Dual Hetero Quadro on Heaven
Literally the punchiest title I could come up with. I’ve been told that heterogeneous GPU setups are ridiculously slower than a single-GPU. This is largely an anecdotal shrug of “hey - a second GPU doesn’t really slow my computer down in any meaningful manner at all!” I’m sure that I did this all wrong and that the GPU is capable of being tweaked into a setting where this all becomes conclusively - the legwork for that isn’t interesting to me so I haven’t done it.
TL: DR; A second GPU which doesn’t match up or SLI won’t give you cooties.
Background
My workstation came with a NVidia PNY Quadro K600 GPU, which was replaced with a K620.
I decided to put the K600 back into my computer as a secondary card and run UniGine Heaven benchmark to see just how slow a third wheel makes it.
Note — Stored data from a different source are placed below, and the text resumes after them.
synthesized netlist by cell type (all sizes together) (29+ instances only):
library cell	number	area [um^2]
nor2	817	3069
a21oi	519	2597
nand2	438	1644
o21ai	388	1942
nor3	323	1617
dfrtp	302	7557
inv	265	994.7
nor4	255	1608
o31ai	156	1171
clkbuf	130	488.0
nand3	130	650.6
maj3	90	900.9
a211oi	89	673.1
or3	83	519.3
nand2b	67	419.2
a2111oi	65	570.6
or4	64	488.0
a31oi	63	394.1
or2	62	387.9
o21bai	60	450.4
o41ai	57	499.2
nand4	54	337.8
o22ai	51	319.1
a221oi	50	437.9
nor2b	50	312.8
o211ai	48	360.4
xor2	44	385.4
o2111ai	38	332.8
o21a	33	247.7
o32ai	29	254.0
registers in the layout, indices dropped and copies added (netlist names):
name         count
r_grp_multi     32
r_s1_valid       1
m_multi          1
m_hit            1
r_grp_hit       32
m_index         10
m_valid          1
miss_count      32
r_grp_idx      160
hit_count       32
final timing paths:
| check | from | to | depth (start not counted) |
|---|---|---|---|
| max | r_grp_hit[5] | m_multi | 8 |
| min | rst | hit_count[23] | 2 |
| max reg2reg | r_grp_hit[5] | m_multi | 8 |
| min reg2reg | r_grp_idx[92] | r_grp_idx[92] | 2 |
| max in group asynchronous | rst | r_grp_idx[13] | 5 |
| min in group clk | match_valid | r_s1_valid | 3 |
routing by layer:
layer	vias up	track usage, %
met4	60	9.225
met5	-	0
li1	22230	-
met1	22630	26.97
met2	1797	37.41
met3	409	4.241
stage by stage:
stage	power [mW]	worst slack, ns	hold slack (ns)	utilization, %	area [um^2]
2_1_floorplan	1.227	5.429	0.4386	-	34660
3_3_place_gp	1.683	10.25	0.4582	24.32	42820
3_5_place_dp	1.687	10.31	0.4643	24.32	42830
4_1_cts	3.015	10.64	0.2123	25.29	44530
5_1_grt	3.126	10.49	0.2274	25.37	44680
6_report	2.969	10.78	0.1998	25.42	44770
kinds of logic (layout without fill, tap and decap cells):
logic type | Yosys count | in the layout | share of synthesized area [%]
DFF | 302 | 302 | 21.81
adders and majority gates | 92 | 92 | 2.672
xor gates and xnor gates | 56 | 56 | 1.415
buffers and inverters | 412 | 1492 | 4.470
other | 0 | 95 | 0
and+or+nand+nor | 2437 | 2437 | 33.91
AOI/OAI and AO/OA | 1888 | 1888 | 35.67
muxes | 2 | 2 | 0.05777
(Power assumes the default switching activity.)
$ cat config.mk
export PLATFORM = sky130hd
export DESIGN_NAME = note_sequencer_flat
export DESIGN_NICKNAME = d
export VERILOG_FILES = /design/src/rtl/note_sequencer_pkg.sv /design/src/rtl/note_sequencer_if.sv /design/src/rtl/note_sequencer_tick_prescaler.sv /design/src/rtl/note_sequencer.sv /design/src/flat_wrapper.sv
export SDC_FILE = /design/constraint.sdc
export NUM_CORES = 1
export LEC_CHECK = 0
export CORE_AREA = 2 2 207 209
export DETAILED_ROUTE_END_ITERATION = 12
export DIE_AREA = 0 0 209 211
export SLEW_MARGIN = 30
export SYNTH_ARGS = -nofsm -noshare
export SYNTH_HDL_FRONTEND = slang
export SYNTH_HIERARCHICAL = 1
export SYNTH_SLANG_ARGS = --single-unit
export TNS_END_PERCENT = 50
$ cat constraint.sdc
create_clock -name clk -period 4 [get_ports clk]
set_clock_uncertainty 0.1 [all_clocks]
set_input_delay 0.6 -clock clk [delete_from_list [all_inputs] [get_ports clk]]
set_output_delay 0.6 -clock clk [all_outputs]
set_load 0.01 [all_outputs]
$ cat src/rtl/note_sequencer_pkg.sv
// Shared types, widths and note-word field helpers for the note sequencer.
package note_pkg;

   localparam int NUM_NOTES = 32;
   localparam int WORD_W    = 16;
   localparam int NOTE_W    = 8;
   localparam int DUR_W     = 8;
   localparam int IDX_W     = 5;
   localparam int TICK_W    = 24;

   localparam logic [IDX_W-1:0] LAST_IDX = 5'd31;

   typedef enum logic [1:0] {
      ST_IDLE = 2'd0,
      ST_LOAD = 2'd1,
      ST_PLAY = 2'd2,
      ST_DONE = 2'd3
   } seq_state_t;

   function automatic logic [NOTE_W-1:0] note_field(input logic [WORD_W-1:0] word);
      return word[15:8];
   endfunction

   function automatic logic [DUR_W-1:0] dur_field(input logic [WORD_W-1:0] word);
      return word[7:0];
   endfunction

endpackage

$ cat src/rtl/note_sequencer_if.sv
// Bundle of note-table, control and playback status signals of the sequencer.
interface note_sequencer_if;
   import note_pkg::*;

   logic [WORD_W-1:0] notes [0:NUM_NOTES-1];
   logic              notes_valid;
   logic              start;
   logic              pause;
   logic [NOTE_W-1:0] note_num;
   logic              note_on;
   logic              note_strobe;
   logic [IDX_W-1:0]  note_index;
   logic              busy;
   logic              song_done;

   modport master (
      output notes, notes_valid, start, pause,
      input  note_num, note_on, note_strobe, note_index, busy, song_done
   );

   modport slave (
      input  notes, notes_valid, start, pause,
      output note_num, note_on, note_strobe, note_index, busy, song_done
   );

endinterface

$ cat src/rtl/note_sequencer_tick_prescaler.sv
// Duration prescaler: pulses tick on the last cycle of every TICK_CYCLES
// enabled cycles; holds its count while enable is low.
module tick_prescaler
   import note_pkg::*;
#(
   parameter int TICK_CYCLES = 1_500_000
) (
   input  logic clk,
   input  logic reset,
   input  logic clear,
   input  logic enable,
   output logic tick
);

   localparam logic [TICK_W-1:0] TICK_LAST = TICK_W'(TICK_CYCLES - 1);

   logic [TICK_W-1:0] count_r;

   assign tick = enable && (count_r == TICK_LAST);

   // Cycle counter within the current tick
   always_ff @(posedge clk or negedge reset) begin
      if (!reset) begin
         count_r <= {TICK_W{1'b0}};
      end else if (clear) begin
         count_r <= {TICK_W{1'b0}};
      end else if (enable) begin
         count_r <= tick ? {TICK_W{1'b0}} : count_r + 24'd1;
      end
   end

endmodule

$ cat src/rtl/note_sequencer.sv
// Note sequencer: walks a 32-entry note table from index 0, sounding each note
// for its duration in prescaled ticks until an end marker or the last entry.
module note_sequencer
   import note_pkg::*;
#(
   parameter int TICK_CYCLES = 1_500_000
) (
   input  logic           clk,
   input  logic           reset,
   note_sequencer_if.slave bus
);

   seq_state_t        state_r;
   logic              start_r;
   logic              run_r;
   logic [DUR_W-1:0]  remaining_r;
   logic [IDX_W-1:0]  index_r;
   logic [NOTE_W-1:0] note_num_r;
   logic              note_on_r;
   logic              strobe_r;
   logic              busy_r;
   logic              done_r;

   logic [WORD_W-1:0] word_s;
   logic              clear_s;
   logic              enable_s;
   logic              tick_s;

   // Current table word and prescaler controls; run_r is the pause state as
   // seen by note_on, so counted cycles and sounding cycles always agree.
   always_comb begin
      word_s   = bus.notes[index_r];
      clear_s  = (state_r != ST_PLAY);
      enable_s = (state_r == ST_PLAY) && run_r;
   end

   tick_prescaler #(
      .TICK_CYCLES (TICK_CYCLES)
   ) u_tick (
      .clk    (clk),
      .reset  (reset),
      .clear  (clear_s),
      .enable (enable_s),
      .tick   (tick_s)
   );

   // Sequencer FSM with all outputs registered alongside the state
   always_ff @(posedge clk or negedge reset) begin
      if (!reset) begin
         state_r     <= ST_IDLE;
         start_r     <= 1'b0;
         run_r       <= 1'b0;
         remaining_r <= {DUR_W{1'b0}};
         index_r     <= {IDX_W{1'b0}};
         note_num_r  <= {NOTE_W{1'b0}};
         note_on_r   <= 1'b0;
         strobe_r    <= 1'b0;
         busy_r      <= 1'b0;
         done_r      <= 1'b0;
      end else begin
         start_r  <= bus.start;
         strobe_r <= 1'b0;
         case (state_r)
            ST_IDLE, ST_DONE: begin
               if (start_r && bus.notes_valid) begin
                  index_r <= {IDX_W{1'b0}};
                  state_r <= ST_LOAD;
                  busy_r  <= 1'b1;
                  done_r  <= 1'b0;
               end
            end
            ST_LOAD: begin
               if (!bus.notes_valid) begin
                  state_r   <= ST_IDLE;
                  busy_r    <= 1'b0;
                  note_on_r <= 1'b0;
                  run_r     <= 1'b0;
               end else if (dur_field(word_s) == 8'd0) begin
                  state_r   <= ST_DONE;
                  busy_r    <= 1'b0;
                  done_r    <= 1'b1;
                  note_on_r <= 1'b0;
                  run_r     <= 1'b0;
               end else begin
                  state_r     <= ST_PLAY;
                  note_num_r  <= note_field(word_s);
                  remaining_r <= dur_field(word_s);
                  strobe_r    <= 1'b1;
                  run_r       <= !bus.pause;
                  note_on_r   <= (note_field(word_s) != 8'd0) && !bus.pause;
               end
            end
            ST_PLAY: begin
               if (!bus.notes_valid) begin
                  state_r   <= ST_IDLE;
                  busy_r    <= 1'b0;
                  note_on_r <= 1'b0;
                  run_r     <= 1'b0;
               end else if (tick_s && (remaining_r == 8'd1)) begin
                  remaining_r <= {DUR_W{1'b0}};
                  note_on_r   <= 1'b0;
                  run_r       <= 1'b0;
                  if (index_r == LAST_IDX) begin
                     state_r <= ST_DONE;
                     busy_r  <= 1'b0;
                     done_r  <= 1'b1;
                  end else begin
                     index_r <= index_r + 5'd1;
                     state_r <= ST_LOAD;
                  end
               end else begin
                  if (tick_s) begin
                     remaining_r <= remaining_r - 8'd1;
                  end
                  run_r     <= !bus.pause;
                  note_on_r <= (note_num_r != 8'd0) && !bus.pause;
               end
            end
            default: begin
               state_r   <= ST_IDLE;
               busy_r    <= 1'b0;
               done_r    <= 1'b0;
               note_on_r <= 1'b0;
               run_r     <= 1'b0;
            end
         endcase
      end
   end

   assign bus.note_num    = note_num_r;
   assign bus.note_on     = note_on_r;
   assign bus.note_strobe = strobe_r;
   assign bus.note_index  = index_r;
   assign bus.busy        = busy_r;
   assign bus.song_done   = done_r;

endmodule

$ cat src/flat_wrapper.sv
// flat-port wrapper written by rule: the top's interface ports become plain ports
module note_sequencer_flat import note_pkg::*;
#(
   parameter int TICK_CYCLES = 1_500_000
)
  (clk, reset, bus_notes, bus_notes_valid, bus_start, bus_pause, bus_note_num, bus_note_on, bus_note_strobe, bus_note_index, bus_busy, bus_song_done);
  note_sequencer_if bus_i ();
  input  logic clk;
  input  logic reset;
  input wire logic [$bits(bus_i.notes)-1:0] bus_notes;
  input wire logic [$bits(bus_i.notes_valid)-1:0] bus_notes_valid;
  input wire logic [$bits(bus_i.start)-1:0] bus_start;
  input wire logic [$bits(bus_i.pause)-1:0] bus_pause;
  output wire logic [$bits(bus_i.note_num)-1:0] bus_note_num;
  output wire logic [$bits(bus_i.note_on)-1:0] bus_note_on;
  output wire logic [$bits(bus_i.note_strobe)-1:0] bus_note_strobe;
  output wire logic [$bits(bus_i.note_index)-1:0] bus_note_index;
  output wire logic [$bits(bus_i.busy)-1:0] bus_busy;
  output wire logic [$bits(bus_i.song_done)-1:0] bus_song_done;
  assign bus_i.notes = {>>{bus_notes}};
  assign bus_i.notes_valid = bus_notes_valid;
  assign bus_i.start = bus_start;
  assign bus_i.pause = bus_pause;
  assign bus_note_num = bus_i.note_num;
  assign bus_note_on = bus_i.note_on;
  assign bus_note_strobe = bus_i.note_strobe;
  assign bus_note_index = bus_i.note_index;
  assign bus_busy = bus_i.busy;
  assign bus_song_done = bus_i.song_done;
  note_sequencer #(.TICK_CYCLES(TICK_CYCLES)) u_core (.clk(clk), .reset(reset), .bus(bus_i));
endmodule
==> results of run 1 <==
==> final cells by class <==
type	count	area, µm²
Multi-Input combinational cell	522	5560
Clock buffer	5	125
Clock inverter	3	28.8
Timing Repair Buffer	554	5580
Fill cell	4260	28400
Sequential cell	53	1330
Antenna cell	7	17.5
Inverter	19	71.3
Tap cell	539	674
==> state kept, by name, indices dropped and copies added, names as in the netlist <==
| signal | count |
|---|---|
| u_core/bus.song_done | 1 |
| u_core/bus.note_index | 5 |
| u_core/bus.note_num | 8 |
| u_core/start_r | 1 |
| u_core/state_r | 2 |
| u_core/remaining_r | 8 |
| u_core/bus.note_strobe | 1 |
| u_core/bus.busy | 1 |
| u_core/run_r | 1 |
| u_core/u_tick/count_r | 24 |
| u_core/bus.note_on | 1 |
==> Yosys cell counts (all sizes together) (10+ instances only) <==
| master | number | area, µm² |
|---|---|---|
| buf | 43 | 314 |
| nor3 | 10 | 55.1 |
| nand2 | 53 | 201 |
| a221oi | 19 | 191 |
| o21ai | 13 | 65.1 |
| clkbuf | 16 | 60.1 |
| dfrtp | 53 | 1330 |
| inv | 18 | 67.6 |
| xnor2 | 10 | 87.6 |
| a21oi | 14 | 73.8 |
| nand3 | 25 | 135 |
| mux2 | 25 | 304 |
| nor2 | 39 | 149 |
| a32o | 11 | 110 |
| mux4 | 108 | 2430 |
| a22oi | 11 | 92.6 |
| mux2i | 60 | 601 |
==> metrics by stage <==
stage               hold slack (ns)  worst slack, ns  cells  area, µm²  util [%]
global placement              0.380            0.587   1687      13200      31.6
finish                        0.226            0.480   1702      13400      32.1
floorplan                     0.204            0.914    653       7320         -
global route                  0.261           0.0542   1701      13400      32.1
detailed placement            0.377            0.527   1687      13200      31.6
CTS                           0.253            0.506   1695      13400      32.0
==> per-layer routing <==
metal | track usage [%] | up-vias | wire, µm
met1 | 22.0 | 4024 | 16300
met5 | 0 | - | 66
met4 | 4.48 | 10 | 849
met3 | 5.17 | 48 | 3260
li1 | - | 3681 | -
met2 | 31.6 | 365 | 20900
==> cells in the final DEF (no fill, tap or decap), types with 8 or more instances in the layout <==
cell type / Yosys / layout
sky130_fd_sc_hd__dfrtp_1: 53 / 51
sky130_fd_sc_hd__nand3_1: 23 / 23
sky130_fd_sc_hd__buf_4: 8 / 14
sky130_fd_sc_hd__nor2_1: 38 / 38
sky130_fd_sc_hd__xnor2_1: 10 / 10
sky130_fd_sc_hd__nor3_1: 9 / 9
sky130_fd_sc_hd__o21ai_0: 12 / 12
sky130_fd_sc_hd__a22oi_1: 9 / 9
sky130_fd_sc_hd__nand2_1: 52 / 52
sky130_fd_sc_hd__a32o_1: 11 / 11
sky130_fd_sc_hd__o2111ai_1: 9 / 9
sky130_fd_sc_hd__mux2i_1: 60 / 60
sky130_fd_sc_hd__mux4_2: 108 / 108
sky130_fd_sc_hd__a221oi_1: 15 / 15
sky130_fd_sc_hd__xor2_1: 8 / 8
sky130_fd_sc_hd__inv_1: 18 / 17
sky130_fd_sc_hd__o22a_1: 8 / 8
sky130_fd_sc_hd__clkdlybuf4s50_1: 0 / 532
sky130_fd_sc_hd__mux2_2: 17 / 17
sky130_fd_sc_hd__a21oi_1: 13 / 13
==> worst paths after layout <==
| check | start | to | slack [ns] | cells past startpoint |
|---|---|---|---|---|
| worst max-delay path | u_core/state_r[0] | u_core/bus.note_index[2] | 0.48 | 14 |
| worst min-delay path | reset | u_core/bus.note_strobe | 0.23 | 1 |
| worst max register to register | u_core/state_r[0] | u_core/bus.note_index[2] | 0.48 | 14 |
| worst min register to register | u_core/bus.busy | u_core/bus.busy | 0.39 | 1 |
| max in group asynchronous | reset | u_core/u_tick/count_r[1] | 2.84 | 2 |
| min in group clk | u_core/bus.busy | u_core/bus.busy | 0.39 | 1 |
==> worst register-to-register path: cells and delay by family, from the launching register on <==
kind	cells	cell delay (ns)
AO/OA/AOI/OAI	2	0.55
XOR/XNOR	1	0.13
adder cells (fa/ha/maj)	1	0.38
buffers and inverters	2	0.23
flip-flops	1	0.40
AND/OR/NAND/NOR	8	1.61
==> report_power, final <==
group / leakage [nW] / internal, mW / switching (mW) / total [mW]
Sequential: 0.693 / 0.655 / 0.162 / 0.817
Combinational: 3.90 / 1.69 / 1.22 / 2.91
Clock: 0.0764 / 0.241 / 0.232 / 0.473
Total: 4.67 / 2.59 / 1.61 / 4.20
==> cell families after synthesis <==
group,after synthesis,share of synthesized area (%)
simple gates,187,13.9
buf+inv,78,6.08
mux,193,45.6
xor+xnor,18,2.15
flops,53,18.1
fa+ha+maj,7,1.20
compound gates,117,13.1
==> impl.org, run 1 <==
** Yosys
- For this run, the number of Yosys warnings is 6.
- Number of synthesized flops with an enable pin :: 0
- Post-Synthesis Cells :: 653
- Summing every instance area after synthesis gives 7320 µm².
- Dividing the synthesized area by the synthesized cell count gives 11.2 µm².
- For this run, the register share of the synthesized area comes to 18.1%.
- The number of nets handed over by synthesis was 1177.
- Fraction of registers with async set or reset after synthesis :: 100%
- Flip-flop cell with the highest count after synthesis :: sky130_fd_sc_hd__dfrtp_1
- The synthesized design contains 53 register bits.
- The netlist uses 77 different library cells.

** Detailed routing
- Drt drc :: 0
- Starting DRT DRC Count :: 502
- Via density :: 4.78
- First-pass iteration count of the detailed router :: 5
- Wire length per cell after detailed routing :: 24.3 µm
- After detailed routing, the total wire length is 41.4 mm.
- Detailed routing inserted a total of 8128 vias.
- In this run the remaining antenna-violating nets after routing total 0.

** STA
- Slew @ Worst Pin :: 0.875 ns
- Final setup fails :: 0
- Setup repair after global routing left no endpoint under its margin.
- Final Hold Violating Endpoints :: 0
- The final-report max-slew violation count came to 0.
- Adding up every negative setup slack in the final design gives 0 ns.
- Final critical path time including I/O delays and setup :: 3.52 ns
- The worst pin sits at a relative slew slack of 41.1%.
- Static timing analysis puts the maximum clock frequency at 284 MHz.
- In the finished design, the share of the clock period the worst path needs comes to 88.0%.

** Job
- Max-cap violations in this run came to 0.

** Finish
- Layout Nets :: 1679
- Signed area change from the synthesized netlist to the final layout :: 82.8%
- Of the cells placed in the final design, the portion with a size suffix greater than 1 is 16.6%.

** Critical path
- The worst setup path is captured at a flop.
- Data arrives at the worst endpoint at 3.62 ns.
- Cell breakdown of the critical path :: inv_1 > ha_1 > and2_1 > nor4b_1 > and3_1 > nand2_2 > clkinv_1 > nor2b_1 > a41o_1 > o21ai_0 > nor2_1 > nand2_1 > xnor2_1 > nor2b_1
- Cell repeated most along the worst path :: sky130_fd_sc_hd__nor2b_1
- Top cell family by delay on the critical path :: simple AND/OR/NAND/NOR gates
- The slowest stage of the critical path is the sky130_fd_sc_hd__dfrtp_1 cell.
- The worst setup path is of the reg2reg kind.
- Of all nets on the critical path, the largest fanout is 11.
- Data required time at the worst endpoint :: 4.10 ns
- Nature of the critical path startpoint :: flop
- Maximum single-stage delay on the critical path :: 0.40 ns
- Buf/Inv on CP :: 2

** Floorplan
- The die is 209 µm wide.
- Floorplan die area :: 44100 µm²
- Initial standard-cell utilization of the core :: 17.5%
- Placeable core region :: 41800 µm²
- During I/O placement, the number of pins put on the boundary was 534.
- Row generation in the floorplan step produced 75 rows.
- The die is 211 µm tall.

** Placement
- In this run the tool buffered the top-level ports with 533 buffer cells.
- Final HPWL from detailed placement :: 36.0 mm
- Final GP Congestion :: 0.967

** Global route
- The first global-routing pass estimated 58.4 mm of wire.
- Global routing used 18.1% of the available tracks across all layers.
- Maximum number of pins on one net before global-route repair :: 60
- Number of antenna violations at the first check in global routing :: 13
- Final global-route overflow total :: 0
- The via count of the first global-routing pass is 8701.

** Clock tree
- The tree is rooted in a sky130_fd_sc_hd__clkbuf_16.
- Total number of clock tree sinks :: 53
- CTS built an H-tree with a depth of 2.
- After clock tree synthesis, the clock-pin slew on the worst setup and hold paths is 0.08 ns.
- TritonCTS built the clock tree.
- Number of buffers inserted during clock tree synthesis :: 5
- After clock tree synthesis, the repair step resized 0 gates.
- Post-CTS Hold Fix Bufs :: 0
- In this run the post-CTS setup repair buffer count came out at 0.
- Clock buffer depth :: 2
- Clk_lat worst skew :: 0.31 ns

** Run status
- The flow ran to the end, and the final reports show no timing, DRC or antenna violations.

** Worst hold path
- The tightest min-delay check is of the in2async type.

** Pwr
- Dividing total power by cell area gives a power density of 314 nW/µm².
- Leakage Power :: 4.67 nW
- Across the VDD grid, the largest voltage drop is 0.000161 V.
- Summing internal, switching and leakage power gives 4.20 mW.
No activity file was read; power rests on OpenSTA's default activity.
==> run 2: changes to the inputs <==
--- a/config.mk
+++ b/config.mk
@@ -5,9 +5,12 @@
 export SDC_FILE = /design/constraint.sdc
 export NUM_CORES = 1
 export LEC_CHECK = 0
-export CORE_AREA = 2 2 207 209
+export CORE_AREA = 2 2 206 208
 export DETAILED_ROUTE_END_ITERATION = 12
-export DIE_AREA = 0 0 209 211
+export DIE_AREA = 0 0 208 210
+export DONT_BUFFER_PORTS = 1
+export RECOVER_POWER = 100
+export SKIP_CTS_REPAIR_TIMING = 1
 export SLEW_MARGIN = 30
 export SYNTH_ARGS = -nofsm -noshare
 export SYNTH_HDL_FRONTEND = slang
==> run 2 against run 1 <==
  * The run now ends with capacitance limit, slew limit left
  * Register-to-register slack worse by 0.19 ns
  * Combinational power down 25%
  * Non-clock buffer count down 533
  * Highest routed layer unchanged
  * Global-route usage down 2.1 points
  * Sequential cell count unchanged
  * Largest power group unchanged
  * Sequential power up 8.4%
  * Power down 16%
All tests were carried out at full-screen-exclusive resolution but were otherwise using the Heaven Benchmark’s default settings for their namesake.
Stereoscopy was disabled for the non-stereo setting, and I used 3d Vision
as UniGine’s the stereo method.
For stereo settings, the 3D OpenGL Stereo
profile was used with Stereo= Enabled
and Display Mode= Generic Active Stereo
.
Statistics
I really can’t see any reason that a consumer would use this setup - it just amused me.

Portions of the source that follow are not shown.